Transcription regulation by murine B-myb is distinct from that by c-myb.

Abstract

The transcription regulatory properties of murine B-myb protein were compared to those of c-myb. Whereas c-Myb trans-activated an SV40 early promoter containing multiple copies of an upstream c-Myb DNA-binding site (MBS-1), and similarly the human c-myc promoter, B-Myb was unable to do so. Full-length B-Myb translated in vitro did not bind MBS-1; however, truncation of the B-Myb C-terminus or fusion of the B-Myb DNA-binding domain to the c-Myb C-terminus showed that it was inherently competent to interact with this motif.

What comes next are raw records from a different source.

===== src/rtl/ssa_params.svh =====
// constants for the smi status aggregator: offsets, bit positions, counts
`ifndef SSA_PARAMS_SVH
`define SSA_PARAMS_SVH

// i/o offsets inside the smi status window
`define SSA_OFF_TOP_MIRROR 8'h00
`define SSA_OFF_TOP_CLEAR  8'h02
`define SSA_OFF_TT_MIRROR  8'h04
`define SSA_OFF_TT_CLEAR   8'h06
`define SSA_OFF_SPEEDUP    8'h08
`define SSA_OFF_RSVD_LO    8'h0A
`define SSA_OFF_RSVD_HI    8'h1B
`define SSA_OFF_PM_TIMER   8'h1C
`define SSA_OFF_EXT_CLEAR  8'h24
`define SSA_OFF_EXT_MIRROR 8'h25

// top-level status bit positions
`define SSA_B_SUSP  15
`define SSA_B_USB   14
`define SSA_B_WARM  13
`define SSA_B_NMI   12
`define SSA_B_IRQ2  11
`define SSA_B_EXT   10
`define SSA_B_TT    9
`define SSA_B_SW    8
`define SSA_B_A20   7
`define SSA_B_VGA   6
`define SSA_B_VID   5
`define SSA_B_RSVD  4
`define SSA_B_LPC   3
`define SSA_B_ACPI  2
`define SSA_B_AUDIO 1
`define SSA_B_PM    0

// masks and reset values
`define SSA_TOP_RC_MASK  16'hF9E0
`define SSA_TOP_REQ_MASK 16'h7FFF
`define SSA_RST_16       16'h0000
`define SSA_RST_8        8'h00
`define SSA_SYNC_IDLE    8'hFF

// widths and counts
`define SSA_TT_W       6
`define SSA_EXT_W      8
`define SSA_PMT_W      24
`define SSA_VID_BIT    7
`define SSA_PM_TICK_DIV 70

`endif


===== src/rtl/ssa_pkg.sv =====
// types shared by the smi status aggregator files
package ssa_pkg;

	// one-hot register select decoded from the i/o offset
	typedef enum logic [7:0] {
		SSA_SEL_NONE  = 8'h00,
		SSA_SEL_TOPM  = 8'h01,
		SSA_SEL_TOPC  = 8'h02,
		SSA_SEL_TTM   = 8'h04,
		SSA_SEL_TTC   = 8'h08,
		SSA_SEL_SPD   = 8'h10,
		SSA_SEL_PMT   = 8'h20,
		SSA_SEL_EXTC  = 8'h40,
		SSA_SEL_EXTM  = 8'h80
	} ssa_sel_e;

endpackage : ssa_pkg


===== src/rtl/ssa_pmt_if.sv =====
// carrier between the aggregator and its power-management timer
`timescale 1ns/1ps
`default_nettype none
interface ssa_pmt_if #(parameter int W = 24);
	logic [W-1:0] count;
	logic         tick;
	modport timer (output count, output tick);
	modport user  (input count, input tick);
endinterface : ssa_pmt_if
`default_nettype wire


===== src/rtl/ssa_pm_timer.sv =====
// free-running power-management timer with prescaler
`timescale 1ns/1ps
`default_nettype none
`include "ssa_params.svh"
module ssa_pm_timer
	import ssa_pkg::*;
#(
	parameter int DIV = `SSA_PM_TICK_DIV,
	parameter int W   = `SSA_PMT_W
) (
	// clock and reset
	input  wire logic clk_sys_i,
	input  wire logic rst_i,
	// timer value out
	ssa_pmt_if.timer  pmt
);
	logic [7:0]   pre_q;
	logic [W-1:0] cnt_q;
	wire          wrap = (pre_q == 8'(DIV - 1));

	// prescaler and running count, wraps silently
	always_ff @(posedge clk_sys_i or posedge rst_i) begin
		if (rst_i) begin
			pre_q <= 8'h00;
			cnt_q <= '0;
		end else begin
			pre_q <= wrap ? 8'h00 : pre_q + 8'h01;
			if (wrap)
				cnt_q <= cnt_q + W'(1);
		end
	end

	assign pmt.count = cnt_q;
	assign pmt.tick  = wrap;

	// count moves only on a prescaler wrap
	chk_pmt_advance : assert property (@(posedge clk_sys_i) disable iff (rst_i)
		!wrap |=> cnt_q == $past(cnt_q))
		else $error("pm timer moved without a tick");
endmodule : ssa_pm_timer
`default_nettype wire


===== src/rtl/ssa_status_aggregator.sv =====
// smi status aggregator: top-level and second-level status, strobes, timer
`timescale 1ns/1ps
`default_nettype none
`include "ssa_params.svh"
module ssa_status_aggregator
	import ssa_pkg::*;
#(
	parameter int PM_DIV = `SSA_PM_TICK_DIV
) (
	// clock and reset
	input  wire logic        clk_sys_i,
	input  wire logic        rst_i,
	// i/o cycles through the window
	input  wire logic        io_rd_i,
	input  wire logic        io_wr_i,
	input  wire logic        io_acpi_space_i,
	input  wire logic [7:0]  io_addr_i,
	input  wire logic [31:0] io_wdata_i,
	output logic      [31:0] io_rdata_o,
	output logic             io_ack_o,
	// configuration bits from function 0
	input  wire logic [1:0]  cfg_suspend_i,
	input  wire logic        cfg_a20_en_i,
	input  wire logic [3:0]  cfg_tmr_vid_en_i,
	input  wire logic [2:0]  cfg_user_trap_en_i,
	input  wire logic [5:0]  cfg_func_trap_en_i,
	// event pulses from sources
	input  wire logic        usb_evt_i,
	input  wire logic        warm_reset_evt_i,
	input  wire logic        nmi_evt_i,
	input  wire logic        super_io_block_irq2_i,
	input  wire logic        sw_smi_evt_i,
	input  wire logic        address_bit20_mask_evt_i,
	input  wire logic        vga_timer_evt_i,
	input  wire logic [7:0]  internal_serial_status_i,
	input  wire logic [1:0]  gp_timer_evt_i,
	input  wire logic [2:0]  user_trap_evt_i,
	input  wire logic [5:0]  func_trap_evt_i,
	// second-level summaries kept elsewhere
	input  wire logic        lpc_smi_i,
	input  wire logic        acpi_smi_i,
	input  wire logic        audio_smi_i,
	input  wire logic        pm_smi_i,
	// external smi pins, asynchronous
	input  wire logic [7:0]  external_smi_inputs_i,
	// smi request and strobes
	output logic             smi_req_o,
	output logic             speedup_smi_o
);
	logic [15:0]           top_q;
	logic [`SSA_TT_W-1:0]  tt_q;
	logic [`SSA_EXT_W-1:0] ext_q, ext_en_q;
	logic [`SSA_EXT_W-1:0] ext_s1_q, ext_s2_q, ext_s3_q;
	logic                  vid_prev_q;
	logic                  smi_q, spd_q, ack_q;
	logic [31:0]           rdata_q;

	ssa_pmt_if #(.W(`SSA_PMT_W)) pmt ();

	// timer instance
	ssa_pm_timer #(.DIV(PM_DIV), .W(`SSA_PMT_W)) u_timer (
		.clk_sys_i (clk_sys_i),
		.rst_i     (rst_i),
		.pmt       (pmt.timer)
	);

	// select a register from space and offset
	function automatic ssa_sel_e decode(input logic acpi, input logic [7:0] a);
		if (acpi)
			decode = (a == `SSA_OFF_PM_TIMER) ? SSA_SEL_PMT : SSA_SEL_NONE;
		else begin
			case (a)
				`SSA_OFF_TOP_MIRROR: decode = SSA_SEL_TOPM;
				`SSA_OFF_TOP_CLEAR:  decode = SSA_SEL_TOPC;
				`SSA_OFF_TT_MIRROR:  decode = SSA_SEL_TTM;
				`SSA_OFF_TT_CLEAR:   decode = SSA_SEL_TTC;
				`SSA_OFF_SPEEDUP:    decode = SSA_SEL_SPD;
				`SSA_OFF_PM_TIMER:   decode = SSA_SEL_PMT;
				`SSA_OFF_EXT_CLEAR:  decode = SSA_SEL_EXTC;
				`SSA_OFF_EXT_MIRROR: decode = SSA_SEL_EXTM;
				default:             decode = SSA_SEL_NONE;
			endcase
		end
	endfunction : decode

	// access decode
	wire ssa_sel_e sel     = decode(io_acpi_space_i, io_addr_i);
	wire           rd_topc = io_rd_i && sel == SSA_SEL_TOPC;
	wire           rd_ttc  = io_rd_i && sel == SSA_SEL_TTC;
	wire           rd_extc = io_rd_i && sel == SSA_SEL_EXTC;
	wire           rd_spd  = io_rd_i && sel == SSA_SEL_SPD;
	wire           wr_ext  = io_wr_i && sel == SSA_SEL_EXTC;

	// event detection
	wire vid_rise = internal_serial_status_i[`SSA_VID_BIT] && !vid_prev_q;
	wire [`SSA_EXT_W-1:0] ext_fall = ext_s3_q & ~ext_s2_q & ext_en_q;

	// second-level timers and traps set vector
	wire [`SSA_TT_W-1:0] tt_set = {
		|(func_trap_evt_i & cfg_func_trap_en_i),
		user_trap_evt_i & cfg_user_trap_en_i,
		gp_timer_evt_i & cfg_tmr_vid_en_i[1:0]
	};

	// top-level read-to-clear set vector
	logic [15:0] top_set;
	always_comb begin
		top_set = `SSA_RST_16;
		top_set[`SSA_B_SUSP] = cfg_suspend_i[0];
		top_set[`SSA_B_USB]  = usb_evt_i;
		top_set[`SSA_B_WARM] = warm_reset_evt_i;
		top_set[`SSA_B_NMI]  = nmi_evt_i;
		top_set[`SSA_B_IRQ2] = super_io_block_irq2_i;
		top_set[`SSA_B_SW]   = sw_smi_evt_i;
		top_set[`SSA_B_A20]  = address_bit20_mask_evt_i && cfg_a20_en_i;
		top_set[`SSA_B_VGA]  = vga_timer_evt_i && cfg_tmr_vid_en_i[3];
		top_set[`SSA_B_VID]  = vid_rise && cfg_tmr_vid_en_i[2];
	end

	// next state, set wins over a read clear
	wire [15:0] top_clr = rd_topc ? `SSA_TOP_RC_MASK : `SSA_RST_16;
	wire [15:0] top_d = ((top_q & ~top_clr) | top_set) & `SSA_TOP_RC_MASK;
	wire [`SSA_TT_W-1:0] tt_d = (rd_ttc ? '0 : tt_q) | tt_set;
	wire [`SSA_EXT_W-1:0] ext_d = (rd_extc ? '0 : ext_q) | ext_fall;

	// top view with summaries, bit 4 held at zero
	logic [15:0] top_view;
	always_comb begin
		top_view = top_q;
		top_view[`SSA_B_EXT]   = |ext_q;
		top_view[`SSA_B_TT]    = |tt_q;
		top_view[`SSA_B_RSVD]  = 1'b0;
		top_view[`SSA_B_LPC]   = lpc_smi_i;
		top_view[`SSA_B_ACPI]  = acpi_smi_i;
		top_view[`SSA_B_AUDIO] = audio_smi_i;
		top_view[`SSA_B_PM]    = pm_smi_i;
	end

	// request covers every source bit, not the suspend mirror
	wire req_any = |(top_view & `SSA_TOP_REQ_MASK);

	// read data selection
	logic [31:0] rd_mux;
	always_comb begin
		case (sel)
			SSA_SEL_TOPM, SSA_SEL_TOPC: rd_mux = {16'h0000, top_view};
			SSA_SEL_TTM, SSA_SEL_TTC:   rd_mux = 32'({tt_q});
			SSA_SEL_SPD:                rd_mux = 32'h0000_0000;
			SSA_SEL_PMT:                rd_mux = 32'(pmt.count);
			SSA_SEL_EXTC, SSA_SEL_EXTM: rd_mux = {8'h00, ext_q, ext_q, ext_en_q};
			default:                    rd_mux = 32'h0000_0000;
		endcase
	end

	// external pin synchroniser, idle high so reset makes no edge
	always_ff @(posedge clk_sys_i or posedge rst_i) begin
		if (rst_i) begin
			ext_s1_q <= `SSA_SYNC_IDLE;
			ext_s2_q <= `SSA_SYNC_IDLE;
			ext_s3_q <= `SSA_SYNC_IDLE;
		end else begin
			ext_s1_q <= external_smi_inputs_i;
			ext_s2_q <= ext_s1_q;
			ext_s3_q <= ext_s2_q;
		end
	end

	// status registers
	always_ff @(posedge clk_sys_i or posedge rst_i) begin
		if (rst_i) begin
			top_q      <= `SSA_RST_16;
			tt_q       <= '0;
			ext_q      <= `SSA_RST_8;
			vid_prev_q <= 1'b0;
		end else begin
			top_q      <= top_d;
			tt_q       <= tt_d;
			ext_q      <= ext_d;
			vid_prev_q <= internal_serial_status_i[`SSA_VID_BIT];
		end
	end

	// external enable register, the only writable field
	always_ff @(posedge clk_sys_i or posedge rst_i) begin
		if (rst_i)
			ext_en_q <= `SSA_RST_8;
		else if (wr_ext)
			ext_en_q <= io_wdata_i[`SSA_EXT_W-1:0];
	end

	// answer, request and strobe outputs
	always_ff @(posedge clk_sys_i or posedge rst_i) begin
		if (rst_i) begin
			rdata_q <= 32'h0000_0000;
			ack_q   <= 1'b0;
			smi_q   <= 1'b0;
			spd_q   <= 1'b0;
		end else begin
			if (io_rd_i)
				rdata_q <= rd_mux;
			ack_q <= io_rd_i || io_wr_i;
			smi_q <= req_any;
			spd_q <= rd_spd && cfg_suspend_i[1];
		end
	end

	assign io_rdata_o    = rdata_q;
	assign io_ack_o      = ack_q;
	assign smi_req_o     = smi_q;
	assign speedup_smi_o = spd_q;

	// clearing read empties every read-to-clear bit not set again
	chk_top_rc_clear : assert property (@(posedge clk_sys_i) disable iff (rst_i)
		rd_topc |=> (top_q & `SSA_TOP_RC_MASK & ~$past(top_set)) == 16'h0000)
		else $error("top read did not clear status");

	// mirror read changes nothing
	chk_top_mirror_keep : assert property (@(posedge clk_sys_i) disable iff (rst_i)
		io_rd_i && sel == SSA_SEL_TOPM |=> top_q == ($past(top_q) | $past(top_set)))
		else $error("top mirror read altered status");

	// bit 4 reads zero on every top read answer
	chk_bit4_zero : assert property (@(posedge clk_sys_i) disable iff (rst_i)
		io_rd_i && (sel == SSA_SEL_TOPM || sel == SSA_SEL_TOPC)
		|=> io_ack_o && !io_rdata_o[`SSA_B_RSVD])
		else $error("reserved top bit read nonzero");

	// summary bit 9 survives a top clearing read
	chk_summary_hold : assert property (@(posedge clk_sys_i) disable iff (rst_i)
		rd_topc && !rd_ttc && |tt_q |=> top_view[`SSA_B_TT])
		else $error("summary bit cleared by top read");

	// timers and traps mirror read keeps its bits
	chk_tt_mirror_keep : assert property (@(posedge clk_sys_i) disable iff (rst_i)
		io_rd_i && sel == SSA_SEL_TTM |=> tt_q == ($past(tt_q) | $past(tt_set)))
		else $error("timers mirror read altered status");

	// clearing read empties second level and the summary
	chk_tt_clear : assert property (@(posedge clk_sys_i) disable iff (rst_i)
		rd_ttc && tt_set == '0 |=> tt_q == '0 && !top_view[`SSA_B_TT])
		else $error("timers clearing read left status");

	// enabled falling edge raises bit 10 next cycle
	chk_ext_edge : assert property (@(posedge clk_sys_i) disable iff (rst_i)
		ext_fall != '0 |=> top_view[`SSA_B_EXT] && (ext_q & $past(ext_fall)) != '0)
		else $error("external edge not recorded");

	// suspend mirror follows configuration
	chk_susp_mirror : assert property (@(posedge clk_sys_i) disable iff (rst_i)
		cfg_suspend_i[0] |=> top_q[`SSA_B_SUSP])
		else $error("suspend mirror bit not set");

	// request tracks pending sources one cycle later
	chk_smi_req : assert property (@(posedge clk_sys_i) disable iff (rst_i)
		##1 smi_req_o == $past(req_any))
		else $error("smi request does not track status");

	// speedup strobe only with suspend modulation enabled
	chk_speedup : assert property (@(posedge clk_sys_i) disable iff (rst_i)
		rd_spd |=> speedup_smi_o == $past(cfg_suspend_i[1])
		##1 (!speedup_smi_o || $past(rd_spd)))
		else $error("speedup strobe wrong");

	// timer read returns the count, top byte zero
	chk_pmt_read : assert property (@(posedge clk_sys_i) disable iff (rst_i)
		io_rd_i && sel == SSA_SEL_PMT |=> io_rdata_o == {8'h00, $past(pmt.count)})
		else $error("timer read value wrong");

	// vga source stays quiet when its enable is off
	chk_vga_gate : assert property (@(posedge clk_sys_i) disable iff (rst_i)
		!top_q[`SSA_B_VGA] && !cfg_tmr_vid_en_i[3] |=> !top_q[`SSA_B_VGA])
		else $error("vga bit set while disabled");
endmodule : ssa_status_aggregator
`default_nettype wire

Further evidence from co-transfection experiments, demonstrating that B-Myb inhibited trans-activation by c-Myb, suggested that failure of B-Myb to trans-activate these promoters did not simply occur through lack of binding to MBS-1. Moreover, using GAL4/B-Myb fusions, it was found that an acidic region of B-Myb, which by comparison to c-Myb was expected to contain a transcription activation domain, actually had no inherent trans-activation activity and indeed appeared to trans-inhibit c-Myb. In contrast to the above findings, both B-Myb and c-Myb were able to weakly trans-activate the DNA polymerase alpha promoter. Results obtained here demonstrate that the activities of B-Myb and c-Myb are clearly distinct and suggest that these related proteins may have different functions in regulation of target gene expression.